Affiliation:
1. Ruth Rappaport Children's Hospital, Rambam Health Care Campus
2. Technion–Israel Institute of Technology Haifa
Abstract
Abstract
Purpose
Enterobacteriaceae producing extended-spectrum beta-lactamase (ESBL) are common pathogens of UTI in children and their prevalence is increasing worldwide. The aim of this study was to determine risk factors for ESBL-positive UTI and susceptibility to antibiotic treatments.
Methods
A retrospective cohort study conducted at Rambam Health Care Campus, a tertiary hospital in northern Israel. The study included patients younger than < 18 years old and ESBL positive UTI between January 2017 and December 2019. Patient demographics, previous antibiotic treatment, previous UTI episode, genitourinary tract abnormalities, identified organisms in urine cultures, and sensitivity to antibiotics were recorded.
Results
A total of 570 children who contributed 639 episodes of community-acquired ESBL UTI with 661 Enterobacteriaceae isolates.
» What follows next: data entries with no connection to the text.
### config.mk
export PLATFORM = sky130hd
export DESIGN_NAME = hazard_ctrl
export DESIGN_NICKNAME = d
export VERILOG_FILES = /design/src/rtl/hazard_ctrl.sv
export SDC_FILE = /design/constraint.sdc
export NUM_CORES = 1
export LEC_CHECK = 0
export BUFFER_PORTS_ARGS = -buffer_cell sky130_fd_sc_hd__clkbuf_2
export CAP_MARGIN = 20
export CORE_AREA = 2 2 39 41
export CTS_CLUSTER_DIAMETER = 150
export DETAILED_ROUTE_END_ITERATION = 7
export DIE_AREA = 0 0 41 43
export PLACE_DENSITY_LB_ADDON = 0.2
export SLEW_MARGIN = 25
export SYNTH_ARGS = -nofsm -noshare
export SYNTH_HDL_FRONTEND = slang
export SYNTH_SLANG_ARGS = --single-unit
### constraint.sdc
create_clock -name clk -period 1.82 [get_ports clk]
set_input_delay 0.273 -clock clk [delete_from_list [all_inputs] [get_ports clk]]
set_output_delay 0.273 -clock clk [all_outputs]
set_load 0.005 [all_outputs]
The median age was 1.3(IQR:0.69–5.9) years. Female comprised 87.9% of the patients. ESBL isolates were identified in 56 (9.8%) patients. Higher rates of resistance to oral antibiotic treatments were found in the ESBL-positive group compared to the ESBL-negative group; amoxicillin-clavulanic acid (65.2% vs 22.7%, p < 0.001, OR = 6.84), trimethoprim-sulfamethoxazole (59.4% vs 17.6%, p < 0.001, OR = 6.84), ciprofloxacin (34.8% vs 4.5%, p < 0.001, OR = 11.43), and to piperacillin-tazobactam (27.5% vs 6.4%, p < 0.001, OR = 5.54). Neither group was resistant to amikacin or carbapenem. Risk factors for ESBL-positive UTI were antibiotic treatment within the last three months (p = 0.002, OR = 3.68, CI:1.63–8.31) and known ESBL carriage (p < 0.001, OR = 13.18, CI:4.25–40.94).
Conclusions
Known ESBL carriage and recent antibiotic treatment were risk factors for ESBL UTI. High rate of resistance to oral empiric and prophylactic antibiotic treatments was detected. Amikacin as initial treatment in anticipation of culture susceptibility is reasonable.